Really, there wasn’t much. Some of the speakers lacked presentation skills, but I think that many of them simply had never done this before. And as much as I loved the facility, shuttling between the first and fourth floors lacked a bit of convenience.

But those are the largest things I could mention about the conference itself, which I think speaks volumes for how well it actually went.

The Ugly

First, I’ll note that what I say below should not reflect in any way on BSides or the hard-working coordinators who did a great job organizing this conference for no compensation other than grinning faces and a few awkward hugs.

In 2011, and for a very long time before now, overtly sexist presentations have no place whatsoever at a technical conference. One of the speakers gave a presentation in an informal style, which fits BSides perfectly. This isn’t a government-sponsored academic conference on national defense in the cyber domain or something. It’s a community-organized thing that sprouts from the grass roots.

So throwing out a bunch of slides that demean women and treat them as sexualized objects doesn’t work. I’m not a prude, and there’s a place for unsophisticated locker-room humor. This wasn’t it. As one example out of many from the same talk, a deck that includes images like one of panties on a woman’s crotch with the words “ALL YOU CAN EAT” printed on them would get most of us fired from our day jobs, and rightfully so. Showing same-sex affection for titillation and digitally altered images of (clothed) breasts does nothing but demean women and the speaker, though in different ways.

All of this detracted from what would otherwise have been a really good presentation with some interesting things to say. I hope the speaker reconsiders his actions, and I don’t plan to attend his talks in the future. This is not the sort of thing that we want to encourage in any way.
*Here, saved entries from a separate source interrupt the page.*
Context: an optimization exercise on an open-source flow, tuned for small area and a short achievable clock period. The choices shown serve that exercise and are no tape-out recipe. At most, simulation tests tie the RTL to the original design; equivalence was not proved. Only the layout flow was run in run 2; the RTL was not checked for function there. Power is estimated from default activity; no workload was simulated.

--- flow/flow/run.sh ---
#!/bin/bash
# Standard ORFS layout with two changes:
#  - after synthesis, every combinational cell is set to the smallest drive
#    strength of its family (flow/downsize.py); repair upsizes where needed;
#  - port buffers are plain buffers (buf_1) instead of the default delay cells.
set -euo pipefail
export BUFFER_PORTS_ARGS="-buffer_cell sky130_fd_sc_hd__buf_1"
R=orfs/results/sky130hd/regfile/base
bash standard.sh synth > standard_synth.log 2>&1
python3 flow/downsize.py $R/1_2_yosys.v $FLOW_HOME/platforms/sky130hd/lib/sky130_fd_sc_hd__tt_025C_1v80.lib > downsize.log 2>&1
rm -f $R/1_synth.odb $R/1_synth.sdc
bash standard.sh finish > standard_finish.log 2>&1
--- flow/flow/downsize.py ---
#!/usr/bin/env python3
"""Set every combinational cell of a synthesized netlist to the smallest-area
drive strength of its own cell family (e.g. mux2_4 -> mux2_1), so that the
placement-stage repair sizes gates up only where timing or loads need it.
Flip-flops are left as synthesis made them. Usage: downsize.py netlist.v lib"""
import re, sys
net, lib = sys.argv[1], sys.argv[2]
txt = open(lib).read()
area = {}
for m in re.finditer(r'cell\s*\(\s*"?(sky130_fd_sc_hd__\w+)"?\s*\)\s*\{(.*?)\barea\s*:\s*([\d.]+)', txt, re.S):
    area[m.group(1)] = float(m.group(3))
dont = re.compile(r'lpflow|probe|clkbuf|clkinv|clkdly|dly|tap|fill|decap|conb|diode')
fam = {}
for c, a in area.items():
    m = re.match(r'(sky130_fd_sc_hd__\w+?)_(\d+)$', c)
    if not m or dont.search(c):
        continue
    fam.setdefault(m.group(1), []).append((a, int(m.group(2)), c))
best = {f: min(v)[2] for f, v in fam.items()}
src = open(net).read()
count = {}
def sub(m):
    c = m.group(0)
    mm = re.match(r'(sky130_fd_sc_hd__\w+?)_(\d+)$', c)
    if not mm or mm.group(1) not in best:
        return c
    if re.match(r'sky130_fd_sc_hd__(dfx|dfr|dfs|dfb|edf|sdf|sedf|dl)', c):
        return c
    b = best[mm.group(1)]
    if b != c:
        count[(c, b)] = count.get((c, b), 0) + 1
    return b
out = re.sub(r'\bsky130_fd_sc_hd__\w+_\d+\b', sub, src)
open(net, 'w').write(out)
for (a, b), n in sorted(count.items()):
    print(f'{n:5d}  {a} -> {b}')
--- flow/standard.sh ---
#!/bin/bash
# synth_recipe.tcl (not shown) runs the flow's synth.tcl, then flattens the netlist and writes it again
# the make line also repeats each setting of config.mk as NAME=value (left out here)
make -C /OpenROAD-flow-scripts/flow DESIGN_CONFIG=/design/flow/config.mk WORK_HOME=/design/flow/orfs CLKGATE_MAP_FILE= SYNTH_SCRIPT=/design/flow/synth_recipe.tcl "${@:-finish}"
--- flow/config.mk ---
export PLATFORM = sky130hd
export DESIGN_NAME = regfile
export DESIGN_NICKNAME = regfile
export VERILOG_FILES = /design/flow/design.v
export SDC_FILE = /design/flow/constraint.sdc
export NUM_CORES = 4
export LEC_CHECK = 0
export CAP_MARGIN = 20
export CORE_MARGIN = 2
export CORE_UTILIZATION = 40
export CTS_BUF_LIST = sky130_fd_sc_hd__clkbuf_4 sky130_fd_sc_hd__clkbuf_8
export PLACE_DENSITY = 0.45
export SETUP_SLACK_MARGIN = 2.4
export SLEW_MARGIN = 20
export SYNTH_HIERARCHICAL = 1
export SYNTH_MINIMUM_KEEP_SIZE = 0
--- flow/constraint.sdc ---
create_clock -name core_clock -period 6.0 [get_ports {clk}]
set_input_delay 1.2000 -clock core_clock [delete_from_list [all_inputs] [get_ports {clk}]]
set_output_delay 1.2000 -clock core_clock [all_outputs]
set_load 0.01 [all_outputs]
--- flow/design.v ---
`timescale 1ns / 1ns
module regfile(
    input clk,
    input rst,
    input [1:0] writeEn,
    input writeFlag,
    input [3:0] rdReg1,
    output [7:0] rdData1,
    output [7:0] rdData1Lo,
    input [3:0] rdReg2,
    output [7:0] rdData2,
    output [7:0] rdData2Lo,
    input [7:0] flagData,
    output [7:0] rdFlag,
    input [3:0] wrReg,
    input [15:0] wrData
);
    reg [7:0] regs [0:10];
    reg [7:0] flags;
    wire [10:0] we, hold;
    wire ev_hi, od_hi, fl_we, fl_hold;
    wr_dec u_wdec(.rst(rst), .writeEn(writeEn), .wrReg(wrReg), .writeFlag(writeFlag),
                  .we(we), .hold(hold), .ev_hi(ev_hi), .od_hi(od_hi),
                  .fl_we(fl_we), .fl_hold(fl_hold));
    wire [7:0] ev_d, od_d;
    genvar g, b;
    generate
        for (b = 0; b < 8; b = b + 1) begin : g_wd
            c_mux2 u_ev(.a0(wrData[b]), .a1(wrData[8+b]), .s(ev_hi), .y(ev_d[b]));
            c_mux2 u_od(.a0(wrData[b]), .a1(wrData[8+b]), .s(od_hi), .y(od_d[b]));
        end
        for (g = 0; g < 11; g = g + 1) begin : g_r
            wire [7:0] nx;
            for (b = 0; b < 8; b = b + 1) begin : g_b
                c_a22o u_nx(.a1(regs[g][b]), .a2(hold[g]),
                            .b1((g % 2 == 0) ? ev_d[b] : od_d[b]), .b2(we[g]), .y(nx[b]));
            end
            always @(posedge clk) regs[g] <= nx;
        end
    endgenerate
    wire [7:0] fl_nx;
    generate
        for (b = 0; b < 8; b = b + 1) begin : g_fl
            c_a22o u_nx(.a1(flags[b]), .a2(fl_hold), .b1(flagData[b]), .b2(fl_we), .y(fl_nx[b]));
        end
    endgenerate
    always @(posedge clk) flags <= fl_nx;
    assign rdFlag = flags;
    wire [87:0] rf;
    generate
        for (g = 0; g < 11; g = g + 1) begin : g_rf
            assign rf[8*g +: 8] = regs[g];
        end
    endgenerate
    rd_port u_rd1(.a(rdReg1), .rf(rf), .hi(rdData1), .lo(rdData1Lo));
    rd_port u_rd2(.a(rdReg2), .rf(rf), .hi(rdData2), .lo(rdData2Lo));
endmodule
module wr_dec(
    input rst,
    input [1:0] writeEn,
    input [3:0] wrReg,
    input writeFlag,
    output [10:0] we,
    output [10:0] hold,
    output ev_hi,
    output od_hi,
    output fl_we,
    output fl_hold
);
    wire single = ~writeEn[1] & writeEn[0];
    wire pair   = writeEn[1] & ~writeEn[0];
    wire w0 = wrReg[0];
    wire [5:0] dj;
    wire ev_same = (single | pair) & ~w0 & ~rst;
    wire ev_next = pair & w0 & ~rst;
    wire od_same = ((single & w0) | pair) & ~rst;
    genvar i;
    generate
        for (i = 0; i < 6; i = i + 1) begin : g_d
            assign dj[i] = (wrReg[3:1] == i);
        end
        for (i = 0; i < 11; i = i + 1) begin : g_w
            if (i % 2 == 1) begin : g_od
                assign we[i] = dj[i / 2] & od_same;
            end else if (i == 0) begin : g_e0
                assign we[i] = dj[0] & ev_same;
            end else begin : g_ev
                assign we[i] = (dj[i / 2] & ev_same) | (dj[i / 2 - 1] & ev_next);
            end
            assign hold[i] = ~(we[i] | rst);
        end
    endgenerate
    assign ev_hi = pair & ~w0;
    assign od_hi = pair & w0;
    assign fl_we   = writeFlag & ~rst;
    assign fl_hold = ~fl_we;
endmodule
module rd_port(
    input [3:0] a,
    input [87:0] rf,
    output [7:0] hi,
    output [7:0] lo
);
    wire [10:0] sel;
    genvar k, b;
    generate
        for (k = 0; k < 11; k = k + 1) begin : g_sel
            c_dec4 #(.K(k)) u_dec(.a(a), .y(sel[k]));
        end
        for (b = 0; b < 8; b = b + 1) begin : g_bit
            wire h0, h1, h2, h3, l0, l1, l2, l3;
            c_a222oi u_h0(.a1(sel[0]), .a2(rf[8*0+b]), .b1(sel[1]), .b2(rf[8*1+b]), .c1(sel[2]), .c2(rf[8*2+b]), .y(h0));
            c_a222oi u_h1(.a1(sel[3]), .a2(rf[8*3+b]), .b1(sel[4]), .b2(rf[8*4+b]), .c1(sel[5]), .c2(rf[8*5+b]), .y(h1));
            c_a222oi u_h2(.a1(sel[6]), .a2(rf[8*6+b]), .b1(sel[7]), .b2(rf[8*7+b]), .c1(sel[8]), .c2(rf[8*8+b]), .y(h2));
            c_a22oi  u_h3(.a1(sel[9]), .a2(rf[8*9+b]), .b1(sel[10]), .b2(rf[8*10+b]), .y(h3));
            c_nand4  u_h (.a(h0), .b(h1), .c(h2), .d(h3), .y(hi[b]));
            c_a222oi u_l0(.a1(sel[0]), .a2(rf[8*1+b]), .b1(sel[1]), .b2(rf[8*2+b]), .c1(sel[2]), .c2(rf[8*3+b]), .y(l0));
            c_a222oi u_l1(.a1(sel[3]), .a2(rf[8*4+b]), .b1(sel[4]), .b2(rf[8*5+b]), .c1(sel[5]), .c2(rf[8*6+b]), .y(l1));
            c_a222oi u_l2(.a1(sel[6]), .a2(rf[8*7+b]), .b1(sel[7]), .b2(rf[8*8+b]), .c1(sel[8]), .c2(rf[8*9+b]), .y(l2));
            c_nand2  u_l3(.a(sel[9]), .b(rf[8*10+b]), .y(l3));
            c_nand4  u_l (.a(l0), .b(l1), .c(l2), .d(l3), .y(lo[b]));
        end
    endgenerate
endmodule
module c_dec4 #(parameter K = 0) (input [3:0] a, output y);
    assign y = (a == K);
endmodule
module c_a222oi(input a1, input a2, input b1, input b2, input c1, input c2, output y);
    assign y = ~((a1 & a2) | (b1 & b2) | (c1 & c2));
endmodule
module c_a22oi(input a1, input a2, input b1, input b2, output y);
    assign y = ~((a1 & a2) | (b1 & b2));
endmodule
module c_a22o(input a1, input a2, input b1, input b2, output y);
    assign y = (a1 & a2) | (b1 & b2);
endmodule
module c_nand4(input a, input b, input c, input d, output y);
    assign y = ~(a & b & c & d);
endmodule
module c_nand2(input a, input b, output y);
    assign y = ~(a & b);
endmodule
module c_mux2(input a0, input a1, input s, output y);
    assign y = s ? a1 : a0;
endmodule
==> results of run 1 <==
[cell type report]
cell class / instances / area [um2] / area share, %
Multi-Input combinational cell: 345 / 3090 / 51.22
Sequential cell: 96 / 1922 / 31.85
Timing Repair Buffer: 103 / 624.3 / 10.35
Tap cell: 147 / 183.9 / 3.049
Clock buffer: 10 / 131.4 / 2.178
Clock inverter: 5 / 58.81 / 0.9747
Inverter: 6 / 22.52 / 0.3733
[path summary, 6_finish.rpt]
path                            startpoint          to  depth (start not counted)
worst max-delay path             rdReg1[1]  rdData1[2]                          5
worst min-delay path              flags[3]    flags[3]                          1
worst max register to register  regs[3][3]  regs[3][3]                          1
worst min register to register    flags[3]    flags[3]                          1
[routing by layer]
| layer | up-vias | GRT usage, % | share of wire [%] |
|---|---|---|---|
| li1 | 2365 | - | - |
| met3 | 86 | 11.48 | 14 |
| met2 | 511 | 51.26 | 42 |
| met5 | - | 0 | 0 |
| met1 | 2697 | 45.74 | 39 |
| met4 | 0 | 14.47 | 4.8 |
[power breakdown]
group	internal (W)	total, W	switching [W]
Sequential	0.000655	0.000675	0.0000198
Combinational	0.0000642	0.000185	0.000120
Clock	0.000195	0.000421	0.000226
Total	0.000915	0.00128	0.000366
[metrics by stage]
step	hold WS [ns]	utilization, %	setup slack (ns)	total power (W)
after floorplan	0.4754	-	2.407	0.0007654
after global placement	0.4672	46.53	1.767	0.0008407
after detailed placement	0.4722	46.53	1.736	0.0008435
after CTS	0.4950	49.97	2.400	0.001270
after global routing	0.5144	50.87	2.343	0.001321
final	0.4900	50.87	2.381	0.001281
[what timing repair did]
| item | in CTS | in global routing |
|---|---|---|
| endpoints found under the setup margin | 32 | 31 |
| gates cloned | 6 | 1 |
| buffers inserted | 4 | 0 |
| pin swaps | 23 | 28 |
| resized for setup | 50 | 27 |
[sequential cells by signal, summed over array words and instances, names as in the netlist]
| register | cells |
|---|---|
| flags | 8 |
| regs | 88 |
==> results.toml, run 1 <==
[global_routing]
grt.total_usage_pct = 34.40
antenna_found_initial = 0
grt_pass1_vias = 5052
grt_start_max_net_pins = 22
grt_overflow_total = 0
grt_pass1_wl_mm = 32.46

[finish]
diodes = 0
layout_common_cells = "a22o_1 (96), a222oi_1 (96), dfxtp_1 (96)"
stdcell_count = 712
drive_gt1_share_pct = 14.34
finalNetCount = 604
fill_cells = 1090
area_growth_pct = 25.18
final_area_mm2 = 0.006033

[die]
io_pins = 81
die-height_um = 113.8
core-area_mm2 = 0.01186
die-area_mm2 = 0.01294
die_x_um = 113.8
rows = 40
start_util_pct = 40.63

[pwr]
worst_ir_drop_vdd_mv = 0.1258
p_leak_nw = 2.026
power_density_mw_per_mm2 = 212.3

[logic_synthesis]
ys_warn_count = 9
synthesis.area_mm2 = 0.004820
synth_fp_nets = 488
avgSynthCellArea_um2 = 10.83
syn_inst = 445

[status]
status = "finished clean"

[routing]
first_pass_iters = 12
drc = 0
routedWlPerCell_um = 32.40
routed_wl_mm = 23.07
num_vias = 5659
viasPerCell = 7.948
drtIter0Drc = 1505
ant_nets = 0

[clock_network]
numCtsBuffers = 9
clk_pin_slew_worst_paths_ns = 0.09
ctsHtreeMaxLevel = 3
cts_tree = "built"
clk_path_buf_depth = 2
clk_latency_ns = 0.35
cts_root_buf = "clkbuf_8"
ctsHoldBuffers = 0
cts.sinks = 96

[run]
drv_cap = 0

[setup_path]
crit_arrival_ns = 2.42
crit_slowest_cell = "a222oi_1"
path_buf_inv = 2
start_kind = "input pin"
slowest_delay_ns = 0.42
path_class = "in2out"
crit_family = "simple AND/OR/NAND/NOR gates"
path_max_fanout = 14
cp_cell_sequence = "buf_6 > and4bb_4 > a222oi_1 > nand4_1 > buf_1"
cp.required_ns = 4.80
r2r_slack_ns = 5.27
critPathCaptureType = "primary output"

[timing]
tightest_slew_ns = 1.156
post-route-period-util_pct = 60.32
max_freq_ghz = 0.2763
setup-violations-final = 0
finalSetupTns_ns = 0
rsz0062_at_grt = "true"
final_max_slew_viol_count = 0
skew_ns = 0
fin_crit_ns = 3.619
slew_headroom_pct = 22.90
hold_viol = 0

[place]
dpl.hpwl_mm = 13.24
post_dp_cell_area_mm2 = 0.005519
place.gp.congestion = 0.9057
port_buffers = 80
placedCellCount = 686

[min_path]
holdCritPathClass = "reg2reg"
==> run 2, diff against run 1 <==
--- a/flow/design.v
+++ b/flow/design.v
@@ -103,20 +103,22 @@
 );
-    wire [10:0] sel;
-    genvar k, b;
+    wire [5:0] se;    
+    wire [4:0] so;    
+    genvar i, b;
     generate
-        for (k = 0; k < 11; k = k + 1) begin : g_sel
-            c_dec4 #(.K(k)) u_dec(.a(a), .y(sel[k]));
+        for (i = 0; i < 6; i = i + 1) begin : g_se
+            c_dec_ev #(.I(i)) u_dec(.a(a), .y(se[i]));
+        end
+        for (i = 0; i < 5; i = i + 1) begin : g_so
+            c_dec_od #(.I(i)) u_dec(.a(a[3:1]), .y(so[i]));
         end
         for (b = 0; b < 8; b = b + 1) begin : g_bit
-            wire h0, h1, h2, h3, l0, l1, l2, l3;
-            c_a222oi u_h0(.a1(sel[0]), .a2(rf[8*0+b]), .b1(sel[1]), .b2(rf[8*1+b]), .c1(sel[2]), .c2(rf[8*2+b]), .y(h0));
-            c_a222oi u_h1(.a1(sel[3]), .a2(rf[8*3+b]), .b1(sel[4]), .b2(rf[8*4+b]), .c1(sel[5]), .c2(rf[8*5+b]), .y(h1));
-            c_a222oi u_h2(.a1(sel[6]), .a2(rf[8*6+b]), .b1(sel[7]), .b2(rf[8*7+b]), .c1(sel[8]), .c2(rf[8*8+b]), .y(h2));
-            c_a22oi  u_h3(.a1(sel[9]), .a2(rf[8*9+b]), .b1(sel[10]), .b2(rf[8*10+b]), .y(h3));
-            c_nand4  u_h (.a(h0), .b(h1), .c(h2), .d(h3), .y(hi[b]));
-            c_a222oi u_l0(.a1(sel[0]), .a2(rf[8*1+b]), .b1(sel[1]), .b2(rf[8*2+b]), .c1(sel[2]), .c2(rf[8*3+b]), .y(l0));
-            c_a222oi u_l1(.a1(sel[3]), .a2(rf[8*4+b]), .b1(sel[4]), .b2(rf[8*5+b]), .c1(sel[5]), .c2(rf[8*6+b]), .y(l1));
-            c_a222oi u_l2(.a1(sel[6]), .a2(rf[8*7+b]), .b1(sel[7]), .b2(rf[8*8+b]), .c1(sel[8]), .c2(rf[8*9+b]), .y(l2));
-            c_nand2  u_l3(.a(sel[9]), .b(rf[8*10+b]), .y(l3));
-            c_nand4  u_l (.a(l0), .b(l1), .c(l2), .d(l3), .y(lo[b]));
+            wire x0, x1, y0, y1, x, y;
+            c_a222oi u_x0(.a1(se[0]), .a2(rf[8*0+b]), .b1(se[1]), .b2(rf[8*2+b]), .c1(se[2]), .c2(rf[8*4+b]), .y(x0));
+            c_a222oi u_x1(.a1(se[3]), .a2(rf[8*6+b]), .b1(se[4]), .b2(rf[8*8+b]), .c1(se[5]), .c2(rf[8*10+b]), .y(x1));
+            c_nand2  u_x (.a(x0), .b(x1), .y(x));
+            c_a222oi u_y0(.a1(so[0]), .a2(rf[8*1+b]), .b1(so[1]), .b2(rf[8*3+b]), .c1(so[2]), .c2(rf[8*5+b]), .y(y0));
+            c_a22oi  u_y1(.a1(so[3]), .a2(rf[8*7+b]), .b1(so[4]), .b2(rf[8*9+b]), .y(y1));
+            c_nand2  u_y (.a(y0), .b(y1), .y(y));
+            c_mux2   u_hi(.a0(x), .a1(y), .s(a[0]), .y(hi[b]));
+            c_mux2   u_lo(.a0(y), .a1(x), .s(a[0]), .y(lo[b]));
         end
@@ -124,4 +126,7 @@
 endmodule
-module c_dec4 #(parameter K = 0) (input [3:0] a, output y);
-    assign y = (a == K);
+module c_dec_ev #(parameter I = 0) (input [3:0] a, output y);
+    assign y = (a == 2 * I) | ((I > 0) && (a == 2 * I - 1));
+endmodule
+module c_dec_od #(parameter I = 0) (input [2:0] a, output y);
+    assign y = (a == I);
 endmodule
--- a/flow/config.mk
+++ b/flow/config.mk
@@ -12,3 +12,3 @@
 export PLACE_DENSITY = 0.45
-export SETUP_SLACK_MARGIN = 2.4
+export SETUP_SLACK_MARGIN = 2.0
 export SLEW_MARGIN = 20
==> results.toml, run 2 <==
[status]
status = "finished clean"

[pwr]
netSwitchingFraction_pct = 28.48
p_leak_nw = 2.347
switching_power_w = 0.0003609
worst_ir_drop_vdd_mv = 0.1185
p_seq_share_pct = 52.8
power.share.clock_pct = 32.3
power_density_mw_per_mm2 = 216.7
internal_power_w = 0.0009063
combinationalPowerShare_pct = 14.9

[timing]
fin_crit_ns = 4.173
tightest_slew_ns = 1.060
final_max_slew_viol_count = 0
skew_ns = 0
setup-violations-final = 0
max_freq_ghz = 0.2397
finalSetupTns_ns = 0
post-route-period-util_pct = 69.54
whs_ns = 0.4886
slew_headroom_pct = 28.78
rsz0062_at_grt = "true"
hold_viol = 0

[routing]
drtIter0Drc = 500
num_vias = 4520
drc = 0
first_pass_iters = 7
viasPerCell = 6.628
routed_wl_mm = 16.28
routedWlPerCell_um = 23.87
ant_nets = 0

[finish]
stdcell_count = 682
largest-register = "regs"
final_area_mm2 = 0.005848
final_util_pct = 51.66
finalNetCount = 578
reg.largest.list = "regs (88), flags (8)"
layout_common_cells = "a22o_1 (96), dfxtp_1 (96), buf_1 (54)"
drive_gt1_share_pct = 19.48
diodes = 0
largest_reg_flops = 88
area_growth_pct = 27.22

[die]
die-height_um = 111.2
die_x_um = 111.2
rows = 39
die-area_mm2 = 0.01237
start_util_pct = 40.61
core-area_mm2 = 0.01132
io_pins = 81

[logic_synthesis]
ys_warn_count = 9
avgSynthCellArea_um2 = 10.77
synth_fp_nets = 470
syn_inst = 427
synthesis.area_mm2 = 0.004597

[setup_path]
cp_cell_sequence = "buf_12 > buf_12 > xnor2_4 > nor3b_2 > buf_6 > a222oi_1 > nand2_1 > mux2_4 > buf_6"
r2r_slack_ns = 5.31
crit_family = "compound AO/OA/AOI/OAI gates"
cp.required_ns = 4.80
path_class = "in2out"
slowest_delay_ns = 0.57
crit_arrival_ns = 2.97
path_max_fanout = 8
critPathCaptureType = "primary output"
start_kind = "input pin"
path_buf_inv = 4
crit_slowest_cell = "a222oi_1"

[run]
drv_cap = 0

[place]
port_buffers = 80
place.gp.congestion = 1.007
placedCellCount = 660
post_dp_cell_area_mm2 = 0.005177
dpl.hpwl_mm = 12.03

[clock_network]
clk_pin_slew_worst_paths_ns = 0.09
clk_path_buf_depth = 2
cts_root_buf = "clkbuf_8"
ctsHtreeMaxLevel = 3
cts_tree = "built"
ctsHoldBuffers = 0
clk_latency_ns = 0.37
cts.sinks = 96
numCtsBuffers = 9

[global_routing]
grt_overflow_total = 0
grt_busiest_layer = "met2"
gr-usage-met2_pct = 38.13
grt_start_max_net_pins = 22
antenna_found_initial = 0
grt_pass1_vias = 4136
grt_use_met1_pct = 37.97
grt_pass1_wl_mm = 24.82
grt.total_usage_pct = 25.66
gr-usage-met3_pct = 4.757

[min_path]
holdCritPathClass = "reg2reg"
-- run 2: changes by cell type in the layout (fill, tap and decap cells not counted), moves of 8 or more --
cell and delta:
buf_1 -14, nor4b_2 -8, nand2_1 +16, a222oi_1 -48, mux2_4 +20, mux2_1 +12, and4bb_4 -14, nand4_1 -32
-- run 2: final cells by class --
cell class,count,area (um2)
clock inverter,4,36.28
inverter,6,22.52
timing repair buffer,101,656.9
tap,143,178.9
clock buffer,11,151.4
fill,1063,5473
sequential,96,1922
multi-input combinational,321,2880
-- run 2: stage by stage --
stage                     total power [W]  worst slack, ns
after floorplan                 0.0007671            2.396
after global placement          0.0008390            1.261
after detailed placement        0.0008406            1.215
after CTS                        0.001271            1.906
after global routing             0.001324            1.848
final                            0.001267            1.827
-- run 2: final timing paths --
kind / startpoint / to / cells after the start
setup / recovery: rdReg2[0] / rdData2[5] / 9
hold / removal: flags[4] / flags[4] / 1
setup reg to reg: regs[2][4] / regs[2][4] / 1
hold reg to reg: flags[4] / flags[4] / 1
-- run 2: repair_timing --
action                                  4_1_cts  5_1_grt
setup buffers                                 7        0
endpoints found under the setup margin       32       32
resized for setup                            80       30
pin swaps                                    21       28
-- run 2: power groups by stage --
stage / combinational (W) / sequential (W) / clock, W
5_1_grt: 0.000202 / 0.000672 / 0.000450
3_5_place_dp: 0.000157 / 0.000683 / 0
4_1_cts: 0.000182 / 0.000669 / 0.000421
2_1_floorplan: 0.0000838 / 0.000683 / 0
6_report: 0.000189 / 0.000669 / 0.000409
3_3_place_gp: 0.000155 / 0.000684 / 0
-- run 2: metal layers --
metal | part of all wire (%) | up-vias
li1 | - | 2039
met1 | 46 | 2218
met2 | 44 | 238
met3 | 7.6 | 25
met4 | 2.3 | 0
met5 | 0 | -

[port drivers added, routing unchanged]
In the flow no input, the clock included, has a driving cell. The finished layouts below were timed again as built, in two steps.
Step 1: set_driving_cell puts a clkbuf_16 on clk and a buf_2 on each other input, an assumption about the parent block.
Step 2 also shifts input and output timing later by t, the mid clock arrival at the registers, as if the neighbouring blocks saw the same clock.
a / b / c = ideal ports / drivers / drivers and shift; a / b = the first two.
run	shift t [ns]	setup slack, ns	worst hold slack (ns)
run 1	0.389	2.381 / 2.311 / 2.311	0.490 / 0.490 / 0.490
run 2	0.405	1.827 / 1.777 / 1.777	0.489 / 0.489 / 0.489
After both steps setup and hold are still met in every run listed. For run 1, which loses most, drivers alone change the setup slack by -0.070 ns; drivers and shift together by -0.070 ns.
Forensic Challenge 10: Attack Visualization

I noticed with happiness yesterday that the Honeynet Project released Forensic Challenge 10. But unlike other challenges that focused on finding the right answers (hopefully including building some new tools), this one uses the data from FC5 but asks participants to create new visualizations of the attack.

This will present some interesting challenges, I think, since the data consist of system and server logs rather than network data per se. But I also think that these projects work best as a team effort, so I poked at Twitter and pulled together a few folks who’d like to get involved in a collaboration. (Anyone else who might have an interest in working with us, please let me know.) And maybe I’ll finally get some use out of that Visualizing Data book on my desk or even my old GraphViz scripts.